In addition, the risk of getting herpes was reduced 7 percent "every additional 25 percent of the time that condoms were used during anal or vaginal sex," the researchers wrote.
The risk of getting herpes increased with the frequency of unprotected sex, and there was no significant difference between men and women in the effectiveness of condoms in preventing herpes transmission, they add.
Martin said using a condom not only reduces the odds of getting herpes, but of other STDs as well. "If you don't know the STD status of your partner, a condom is always a good idea," she said.
Dr. Jeffrey D. Klausner, director of STD Prevention and Control Services at the San Francisco Department of Public Health, said the study provides more evidence that condoms work.

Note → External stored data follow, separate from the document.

**src/rtl/c_bus_pkg.sv**
```systemverilog
// Shared constants for the c_bus control PIO: word field positions, command width, FSM encoding.
// Holds no logic of its own. The only helper packs a command into a 32-bit PIO word.
package c_bus_pkg;

  localparam int CB_STB     = 27;
  localparam int CB_TGT_HI  = 26;
  localparam int CB_TGT_LO  = 24;
  localparam int CB_ADDR_HI = 23;
  localparam int CB_ADDR_LO = 16;
  localparam int CB_DATA_HI = 15;
  localparam int CB_DATA_LO = 0;
  localparam int CB_CMD_W   = 27;

  localparam logic [3:0] S_INIT       = 4'd0;
  localparam logic [3:0] S_IDLE       = 4'd1;
  localparam logic [3:0] S_SETUP_WR   = 4'd2;
  localparam logic [3:0] S_SETUP_WAIT = 4'd3;
  localparam logic [3:0] S_STB_WR     = 4'd4;
  localparam logic [3:0] S_STB_WAIT   = 4'd5;
  localparam logic [3:0] S_REL_WR     = 4'd6;
  localparam logic [3:0] S_REL_WAIT   = 4'd7;
  localparam logic [3:0] S_ACK        = 4'd8;

  // cmd layout is {target[2:0], addr[7:0], data[15:0]}; bits 31:28 of the PIO word stay 0.
  function automatic logic [31:0] cb_word(input logic stb, input logic [CB_CMD_W-1:0] cmd);
    logic [31:0] w;
    w = '0;
    w[CB_STB]                = stb;
    w[CB_TGT_HI:CB_TGT_LO]   = cmd[26:24];
    w[CB_ADDR_HI:CB_ADDR_LO] = cmd[23:16];
    w[CB_DATA_HI:CB_DATA_LO] = cmd[15:0];
    return w;
  endfunction

endpackage

```
**src/rtl/c_bus_rr_arbiter.sv**
```systemverilog
// Round-robin arbiter: grant goes to the first requester after the pointer, wrapping around.
// Grant and index are combinational. The pointer moves to the winner only when advance_i is high.
module c_bus_rr_arbiter #(
  parameter int NUM_REQ = 2
) (
  input  logic               clk,
  input  logic               reset,
  input  logic [NUM_REQ-1:0] req_i,
  input  logic               advance_i,
  output logic [NUM_REQ-1:0] grant_o,
  output logic [2:0]         grant_idx_o
);

  logic [2:0] ptr_q;
  logic [7:0] req_w;
  logic [3:0] cand;
  logic       found;

  always_comb begin
    req_w       = 8'(req_i);
    found       = 1'b0;
    grant_idx_o = '0;
    cand        = '0;
    for (int k = 1; k <= NUM_REQ; k++) begin
      cand = 4'(ptr_q) + 4'(k);
      if (cand >= 4'(NUM_REQ)) cand = cand - 4'(NUM_REQ);
      if (!found && req_w[cand[2:0]]) begin
        found       = 1'b1;
        grant_idx_o = cand[2:0];
      end
    end
  end

  always_comb begin
    grant_o = '0;
    for (int i = 0; i < NUM_REQ; i++)
      grant_o[i] = found && (grant_idx_o == 3'(i));
  end

  // Starting at NUM_REQ-1 makes requester 0 the first winner after reset.
  always_ff @(posedge clk or posedge reset) begin
    if (reset) ptr_q <= 3'(NUM_REQ - 1);
    else if (advance_i && found) ptr_q <= grant_idx_o;
  end

endmodule

```
**src/rtl/c_bus_sequencer.sv**
```systemverilog
// Sole Avalon-MM master of the c_bus PIO: arbitrates requesters and issues setup/strobe/release writes.
// Latency: req seen in IDLE -> ack after 4+SETUP_CYC+STROBE_CYC+HOLD_CYC cycles. Requesters hold req until ack.
module c_bus_sequencer
  import c_bus_pkg::*;
#(
  parameter int NUM_REQ    = 2,
  parameter int SETUP_CYC  = 2,
  parameter int STROBE_CYC = 4,
  parameter int HOLD_CYC   = 2
) (
  input  logic                        clk,
  input  logic                        reset,
  input  logic [NUM_REQ-1:0]          req,
  input  logic [NUM_REQ*CB_CMD_W-1:0] cmd,
  output logic [NUM_REQ-1:0]          ack,
  output logic                        busy,
  output logic [2:0]                  grant_id,
  output logic [1:0]                  avm_address,
  output logic                        avm_chipselect,
  output logic                        avm_write_n,
  output logic [31:0]                 avm_writedata
);

  localparam logic [7:0] SETUP_LD  = 8'(SETUP_CYC);
  localparam logic [7:0] STROBE_LD = 8'(STROBE_CYC);
  localparam logic [7:0] HOLD_LD   = 8'(HOLD_CYC);

  logic [3:0]          state_q, state_d;
  logic [7:0]          cnt_q, cnt_d;
  logic [CB_CMD_W-1:0] cmd_q, cmd_d, cmd_sel;
  logic [2:0]          gid_q, gid_d;
  logic                wr_q, wr_d;
  logic [31:0]         wdat_q, wdat_d;
  logic [NUM_REQ-1:0]  arb_gnt;
  logic [2:0]          arb_idx;
  logic                arb_adv;

  assign arb_adv = (state_q == S_IDLE) && (|req);

  c_bus_rr_arbiter #(.NUM_REQ(NUM_REQ)) u_arb (
    .clk        (clk),
    .reset      (reset),
    .req_i      (req),
    .advance_i  (arb_adv),
    .grant_o    (arb_gnt),
    .grant_idx_o(arb_idx)
  );

  always_comb begin
    cmd_sel = '0;
    for (int i = 0; i < NUM_REQ; i++)
      if (arb_gnt[i]) cmd_sel = cmd[i*CB_CMD_W +: CB_CMD_W];
  end

  // The PIO word is registered one state ahead, so each write shows up during its *_WR state.
  always_comb begin
    state_d = state_q;
    cnt_d   = cnt_q;
    cmd_d   = cmd_q;
    gid_d   = gid_q;
    wr_d    = 1'b0;
    wdat_d  = wdat_q;
    case (state_q)
      S_INIT: begin
        state_d = S_IDLE;
        wr_d    = 1'b1;
        wdat_d  = '0;
      end
      S_IDLE: begin
        if (|req) begin
          state_d = S_SETUP_WR;
          cmd_d   = cmd_sel;
          gid_d   = arb_idx;
          wr_d    = 1'b1;
          wdat_d  = cb_word(1'b0, cmd_sel);
        end
      end
      S_SETUP_WR: begin
        if (SETUP_LD == 8'd0) begin
          state_d = S_STB_WR;
          wr_d    = 1'b1;
          wdat_d  = cb_word(1'b1, cmd_q);
        end else begin
          state_d = S_SETUP_WAIT;
          cnt_d   = SETUP_LD;
        end
      end
      S_SETUP_WAIT: begin
        cnt_d = cnt_q - 8'd1;
        if (cnt_q <= 8'd1) begin
          state_d = S_STB_WR;
          wr_d    = 1'b1;
          wdat_d  = cb_word(1'b1, cmd_q);
        end
      end
      S_STB_WR: begin
        if (STROBE_LD == 8'd0) begin
          state_d = S_REL_WR;
          wr_d    = 1'b1;
          wdat_d  = cb_word(1'b0, cmd_q);
        end else begin
          state_d = S_STB_WAIT;
          cnt_d   = STROBE_LD;
        end
      end
      S_STB_WAIT: begin
        cnt_d = cnt_q - 8'd1;
        if (cnt_q <= 8'd1) begin
          state_d = S_REL_WR;
          wr_d    = 1'b1;
          wdat_d  = cb_word(1'b0, cmd_q);
        end
      end
      S_REL_WR: begin
        if (HOLD_LD == 8'd0) begin
          state_d = S_ACK;
        end else begin
          state_d = S_REL_WAIT;
          cnt_d   = HOLD_LD;
        end
      end
      S_REL_WAIT: begin
        cnt_d = cnt_q - 8'd1;
        if (cnt_q <= 8'd1) state_d = S_ACK;
      end
      S_ACK:   state_d = S_IDLE;
      default: state_d = S_INIT;
    endcase
  end

  always_ff @(posedge clk or posedge reset) begin
    if (reset) begin
      state_q <= S_INIT;
      cnt_q   <= '0;
      cmd_q   <= '0;
      gid_q   <= '0;
      wr_q    <= 1'b0;
      wdat_q  <= '0;
    end else begin
      state_q <= state_d;
      cnt_q   <= cnt_d;
      cmd_q   <= cmd_d;
      gid_q   <= gid_d;
      wr_q    <= wr_d;
      wdat_q  <= wdat_d;
    end
  end

  always_comb begin
    ack = '0;
    for (int i = 0; i < NUM_REQ; i++)
      ack[i] = (state_q == S_ACK) && (gid_q == 3'(i));
  end

  assign busy           = (state_q != S_IDLE);
  assign grant_id       = gid_q;
  assign avm_address    = 2'b00;
  assign avm_chipselect = wr_q;
  assign avm_write_n    = ~wr_q;
  assign avm_writedata  = wdat_q;

endmodule

```
**config.mk**
```make
export PLATFORM = sky130hd
export DESIGN_NAME = c_bus_sequencer
export DESIGN_NICKNAME = d
export VERILOG_FILES = /design/src/rtl/c_bus_pkg.sv /design/src/rtl/c_bus_rr_arbiter.sv /design/src/rtl/c_bus_sequencer.sv
export SDC_FILE = /design/constraint.sdc
export NUM_CORES = 1
export LEC_CHECK = 0
export ABC_CLOCK_PERIOD_IN_PS = 4100
export CAP_MARGIN = 5
export CORE_AREA = 8 8 100 102
export CTS_BUF_LIST = sky130_fd_sc_hd__clkbuf_16
export DETAILED_ROUTE_END_ITERATION = 8
export DIE_AREA = 0 0 108 110
export HOLD_SLACK_MARGIN = 0.05
export PLACE_DENSITY = 0.86
export SLEW_MARGIN = 5
export SYNTH_ARGS = -nofsm -noshare
export SYNTH_HDL_FRONTEND = slang
export SYNTH_SLANG_ARGS = --single-unit
```
**constraint.sdc**
```tcl
create_clock -name clk -period 4.1 [get_ports clk]
set_clock_uncertainty 0.1 [all_clocks]
set_input_delay 0.82 -clock clk [delete_from_list [all_inputs] [get_ports clk]]
set_output_delay 0.82 -clock clk [all_outputs]
set_load 0.05 [all_outputs]
```
Yosys cells after proc, flatten, opt, wreduce, memory -nomap -nowiden:

Cells that the tools add are included.

* bits in registers: 78
* bits of input ports: 58
* word-level logic and storage cells: 79
* output and inout port bits: 42

* equal/unequal tests: 15
* order comparisons: 5
* add/sub/neg operators: 5
* mux-type cells: 25
* reduce and logical (&&, ||, !) cells: 21
* bitwise gates (word level): 1

Operator list (number)
* case mux 32 bit (4 select lines): 1
* 2-to-1 mux 32 bit: 3
* 2-to-1 mux 27 bit: 2
* case mux 4 bit (8 select lines): 1
* case mux 8 bit (3 select lines): 1
* == test 4 x 3 -> 1 bit, second input constant: 4
* 2-to-1 mux 4 bit: 4
* 2-to-1 mux 3 bit: 4
* == test 4 x 2 -> 1 bit, second input constant: 2
* >= comparator 4 x 2 -> 1 bit, second input constant: 2
* less-or-equal comparator 8 x 1 -> 1 bit, second input constant: 1
* less-than comparator 3 x 4 -> 1 bit, second input constant: 2
* AND reduction 4 bit: 2
* OR reduction 2 bit: 4
* subtractor 8 x 1 -> 8 bit, second input constant: 1
* logical AND 1 bit: 7
* binary-select mux 1 bit (select 3 bit): 2
* == test 3 x 1 -> 1 bit, second input constant: 2
* zero test 3 bit: 2
* 2-to-1 mux 1 bit: 6
* != test 2 bit, second input constant: 3
* subtractor 3 x 2 -> 3 bit, second input constant: 2
* adder 3 x 1 -> 4 bit, second input constant: 1
* adder 3 x 2 -> 4 bit, second input constant: 1
* 12 further kinds: 12

Logic depth before layout (Yosys ltp):

* depth after elaboration: 15
* mapped depth: 12
* mapped depth without buffers: 8

Hierarchy:

Synthesis repeated with hierarchy kept, for this count alone.

* cells, all modules: 372
* area total of the unflattened synthesis: 3877.5 µm²

Modules (own cells, without submodules)
* c_bus_sequencer: times used 1, area each 3485.8 µm², cells each 332, sequential area each 1776.7 µm²
* c_bus_rr_arbiter: times used 1, area each 391.6 µm², cells each 40, sequential area each 76.3 µm²

Worst setup path before layout:

Ideal clock, no wire load.

* path type: register -> register
* start point: register u_arb.ptr_q[0]
* end point: register wdat_q[26], in the netlist avm_writedata[26]
* setup time: 0.082 ns
* arrival: 3.122 ns
* required time: 3.918 ns
* path slack: 0.796 ns
* path buffers: 4
* cell stages (with the launch flop): 13
* clock period less this slack: 3.304 ns
* cell sequence: dfstp_2 > clkbuf_1 > inv_1 > clkbuf_1 > ha_1 > nor2_1 > or4_1 > nor3_1 > buf_2 > buf_1 > a221oi_1 > a21o_1 > a31oi_1

* cells in the longest elaborated chain, start to end: 15
* elaborated cells on any way between the ends: 26
* classes of those cells: add/sub (4); order compare (2); eq/ne (1); mux (14); reduce/logical (5)

RTL lines
* start: declaration: RTL line c_bus_rr_arbiter.sv:14 `logic [2:0] ptr_q;`
* start signal: assignment: RTL line c_bus_rr_arbiter.sv:42 `if (reset) ptr_q <= 3'(NUM_REQ - 1);`
* start signal: assignment: RTL line c_bus_rr_arbiter.sv:43 `else if (advance_i && found) ptr_q <= grant_idx_o;`
* adder 3 x 1 -> 4 bit: RTL line c_bus_rr_arbiter.sv:25 `cand = 4'(ptr_q) + 4'(k);`
* >= comparator 4 x 2 -> 1 bit or subtractor 3 x 2 -> 3 bit (tied branches): RTL line c_bus_rr_arbiter.sv:26 `if (cand >= 4'(NUM_REQ)) cand = cand - 4'(NUM_REQ);`
* 2-to-1 mux 3 bit: RTL line c_bus_rr_arbiter.sv:26
* binary-select mux 1 bit (select 3 bit): RTL line c_bus_rr_arbiter.sv:27 `if (!found && req_w[cand[2:0]]) begin`
* 2-to-1 mux 1 bit (implied by the code): RTL line c_bus_rr_arbiter.sv:27
* 2-to-1 mux 1 bit: RTL line c_bus_rr_arbiter.sv:27
* zero test 1 bit: RTL line c_bus_rr_arbiter.sv:27
* logical AND 1 bit: RTL line c_bus_rr_arbiter.sv:27
* 2-to-1 mux 3 bit: RTL line c_bus_rr_arbiter.sv:27
* zero test 3 bit: RTL line c_bus_rr_arbiter.sv:37 `grant_o[i] = found && (grant_idx_o == 3'(i));`
* logical AND 1 bit: RTL line c_bus_rr_arbiter.sv:37
* 2-to-1 mux 27 bit: RTL line c_bus_sequencer.sv:52 `if (arb_gnt[i]) cmd_sel = cmd[i*CB_CMD_W +: CB_CMD_W];`
* 2-to-1 mux 27 bit *: RTL line c_bus_sequencer.sv:52
* 2-to-1 mux 32 bit *: RTL line c_bus_sequencer.sv:70 `if (|req) begin`
* case mux 32 bit (4 select lines) *: RTL line c_bus_sequencer.sv:63 `case (state_q)`
* end signal: assignment: RTL line c_bus_sequencer.sv:145 `wdat_q <= wdat_d;`
* end: declaration: RTL line c_bus_sequencer.sv:33 `logic [31:0] wdat_q, wdat_d;`

Mark *: on every way between the ends. The rest lies on a longest branch, timed or not. The select of a mux whose other input is x is not followed.
A chain may end at the register's enable or synchronous reset.

Worst setup path after layout:

* start point: register state_q[0]
* end point: output port ack[0]

* cells in the longest elaborated chain, start to end: 2

RTL lines
* start: declaration: RTL line c_bus_sequencer.sv:28 `logic [3:0] state_q, state_d;`
* start signal: assignment: RTL line c_bus_sequencer.sv:140 `state_q <= state_d;`
* == test 4 bit: RTL line c_bus_sequencer.sv:152 `ack[i] = (state_q == S_ACK) && (gid_q == 3'(i));`
* logical AND 1 bit: RTL line c_bus_sequencer.sv:152
* end: declaration: RTL line c_bus_sequencer.sv:15 `output logic [NUM_REQ-1:0] ack,`

Every way passes these cells.

==> results.md <==
* Status: finished, final reports clean
* Setup TNS at 0 ns
* VDD IR max at 482 µV
* Largest net degree at the start of global routing at 57
* Placed instance area at 0.00503 mm²
* Top delay family on crit path: simple AND/OR/NAND/NOR gates
* DIE WIDTH at 108 µm
* Vias in the first global route at 3584
* Row cnt at 34
* Compound-Gate Fraction of Synth Area at 24.1%
* Initial core utilization at 48.4%
* Gpl congestion at 0.867
* Tcrit/Tclk final at 91.6%
* Placed Cells at 632
* Synthesized area at 0.00410 mm²
* Largest family of logic cells by synthesized area: compound AO/OA/AOI/OAI gates
* DR iter-0 viols at 217
* Mean area per synthesized cell at 8.97 µm²
* RSZ-0062 raised after global routing: no
* Final Cell Area at 0.00534 mm²
* Slowest cell on the critical path: clkdlybuf4s50_1
* Fin crit period at 3.76 ns
* Max Fanout on Critical Path at 16
* Postcts setup bufs at 0
* Top FF cell, synth: dfrtp_1
* Max-Cap Viols at 0
* Layout cells sized above 1 at 7.41%
* All-layer global routing usage at 18.0%
* Max Fclk at 266 MHz
* Reg power frac at 28.0%
* Total grt overflow at 0
* Critical path startpoint category: flop
* Buffers on Ports at 93
* CTS tree: done
* Asr flop ratio synth at 100%
* Max-slew violations at 0
* CP Cell Sequence: or3_1, or4b_2, nor2_1, clkdlybuf4s50_1
* Combinational Power Share at 53.2%
* Multiplexer area fraction after synthesis at 1.28%
* Fin. Hold Viols at 0
* Via count at 3708
* Pleak at 2.31 nW
* Die height at 110 µm
* Adder-cell share of the synthesized area at 2.44%
* Final number of setup-violating endpoints at 0
* Critical Path End Type: output port
* Rel. slew slack at 43.7%
* Largest stage delay, worst path at 0.81 ns
* Psw at 0.00196 W
* Final cell count without fillers at 648
* Type of the worst setup path: reg -> out
* WP buf/inv at 1
* Root Driver: clkbuf_16
* DRC Markers at 0
* Clk pwr share at 18.8%
* Via density at 5.72
* Distinct cells, synth at 48
* # fillers at 700
* Num CTS Buffers at 9
* Core ar. at 0.00847 mm²
* Die Area at 0.0119 mm²
* Synth Instances at 457
* Crit path DAT at 2.84 ns
* Routed length per instance at 16.4 µm
* Pre-antenna DRT Iters at 5
* CTS clock-pin slew for the worst setup and hold paths at 0.06 ns
* Initial antenna violation count at 0
* Post-synthesis sequential area ratio at 45.2%
* Area Overhead vs Synth at 30.3%
* PD cells at 815 mW/mm²
* IO Count at 100
* Max clock buf depth at 2
* Dpl hpwl at 7.50 mm
* # hold bufs at CTS at 0
* Layout Nets at 601
* Worst-Skew Late Latency at 0.33 ns
* Internal at 0.00239 W
* WP data required at 3.18 ns
* Ys Warns at 0
* Htree depth at 3
* First-pass GRT wire length at 17.3 mm
* Routed wire length at 10.6 mm
* Worst-Margin Slew at 0.844 ns
* Post-cts gate resize count at 0
* Post-synth EDFFs at 0
* Yosys reg bits at 74
* # clock sinks at 74
* Post-DRT Antenna Nets at 0
* # diodes at 0
* Hold Crit Class: reg -> reg
* Synth Area in XOR/XNOR at 1.07%
* Simple-Gate Fraction of Synth Area at 19.0%
* Net Sw Frac at 45.2%
-- sequential cells by signal (all words and copies together) (netlist names) --
| signal | count |
|---|---|
| avm_chipselect | 1 |
| avm_writedata | 28 |
| cmd_q | 27 |
| cnt_q | 8 |
| grant_id | 3 |
| state_q | 4 |
| u_arb.ptr_q | 3 |
-- cells by family after synthesis --
group           Yosys count
compound gates          129
xor+xnor                  5
fa+ha+maj                 8
buf+inv                  51
flops                    74
mux                       5
other cells               1
simple gates            184
-- final cells by class --
type                       count  area (µm²)  area share [%]
multi-input combinational    337        2000            37.5
sequential                    74        1850            34.7
timing repair buffer         102         998            18.7
clock buffer                   9         225            4.22
tap                          108         135            2.53
clock inverter                 7        86.3            1.62
inverter                      11        41.3           0.773
-- per-layer routing --
metal	share of wire [%]	vias up	GRT usage, %
li1	-	1774	-
met3	5.7	16	3.78
met5	0	-	0
met4	1.7	0	7.63
met1	41	1820	21.3
met2	52	98	31.1
-- worst register-to-register path: cells and delay by family, from the launching register on --
kind | cells | cell delay (ns)
flops | 1 | 0.72
simple gates | 3 | 0.83
compound gates | 3 | 0.54
fa+ha+maj | 1 | 0.43
buf+inv | 2 | 0.74
-- synthesized netlist by cell type (2+ instances only) --
cell	n	area [µm²]
nand2_1	101	379
dfrtp_1	73	1830
nor2_1	52	195
a221oi_1	25	219
a21o_1	24	180
a22oi_1	22	165
a31oi_1	21	131
clkbuf_1	19	71.3
inv_1	11	41.3
a21oi_1	8	40.0
ha_1	8	100
buf_4	7	52.6
buf_6	7	78.8
o21ai_0	7	35.0
a211oi_1	5	37.5
or3_1	5	31.3
a2111oi_0	4	35.0
a31oi_2	4	50.1
nand2b_1	4	25.0
buf_1	3	11.3
buf_2	3	15.0
mux2i_1	3	30.0
nor4_1	3	18.8
or2_2	3	18.8
xnor2_1	3	26.3
a21boi_0	2	15.0
and2_1	2	12.5
mux2_2	2	22.5
nand3_1	2	10.0
nor2b_1	2	12.5
nor3_1	2	10.0
nor3b_1	2	15.0
o22a_1	2	17.5
xor2_1	2	17.5
-- cells in the final DEF (no fill, tap or decap), types with 8 or more instances in the layout --
cell type,instances
nand2_1,101
clkdlybuf4s50_1,93
dfrtp_1,73
nor2_1,52
a221oi_1,25
a21o_1,24
a22oi_1,22
a31oi_1,21
inv_1,12
clkbuf_16,9
buf_4,9
ha_1,8
-- power by group through the flow --
stage | logic [W] | registers [W] | clock network, W
4_1_cts | 0.00233 | 0.00122 | 0.000830
6_report | 0.00231 | 0.00122 | 0.000819
3_3_place_gp | 0.00224 | 0.00121 | 0
2_1_floorplan | 0.00122 | 0.00166 | 0
3_5_place_dp | 0.00232 | 0.00122 | 0
5_1_grt | 0.00252 | 0.00126 | 0.000866
-- stage by stage --
step	worst slack (ns)	utilization (%)	hold WS, ns	total power (W)
6_report	0.344	63.1	0.374	0.00435
5_1_grt	0.250	63.1	0.397	0.00464
4_1_cts	0.349	63.1	0.377	0.00438
3_5_place_dp	0.699	59.4	0.362	0.00355
3_3_place_gp	0.725	59.4	0.356	0.00345
2_1_floorplan	0.796	-	0.346	0.00288
-- worst paths after layout --
check / start / to / slack (ns) / cells past startpoint
worst max-delay path: state_q[0]$_DFFE_PP0P_ / ack[0] / 0.34 / 4
worst min-delay path: cmd_q[24]$_DFFE_PP0P_ / cmd_q[24]$_DFFE_PP0P_ / 0.37 / 2
worst max register to register: u_arb.ptr_q[0]$_DFFE_PP1P_ / avm_writedata[0]$_DFFE_PP0P_ / 0.65 / 9
worst min register to register: cmd_q[24]$_DFFE_PP0P_ / cmd_q[24]$_DFFE_PP0P_ / 0.37 / 2
max in group asynchronous: reset / u_arb.ptr_q[0]$_DFFE_PP1P_ / 2.10 / 3
min in group asynchronous: reset / cmd_q[24]$_DFFE_PP0P_ / 0.88 / 2
Power figures use the tool's default switching activity.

"We know condoms can prevent the spread of sexually transmitted infections like HIV, herpes, warts, hepatitis, gonorrhea, chlamydia and syphilis, but it's always been hard to show that in research studies," Klausner said.
"If condoms can hold air and water, I never understood why folks thought they would not prevent the spread of germs, which are much, much larger than air or water molecules," he said.
Klausner said that the study provides scientific evidence that condoms work and should help in efforts to get condoms into the hands of sexually active teenagers and adults.
The U.S. Centers for Disease Control and Prevention has more on herpes.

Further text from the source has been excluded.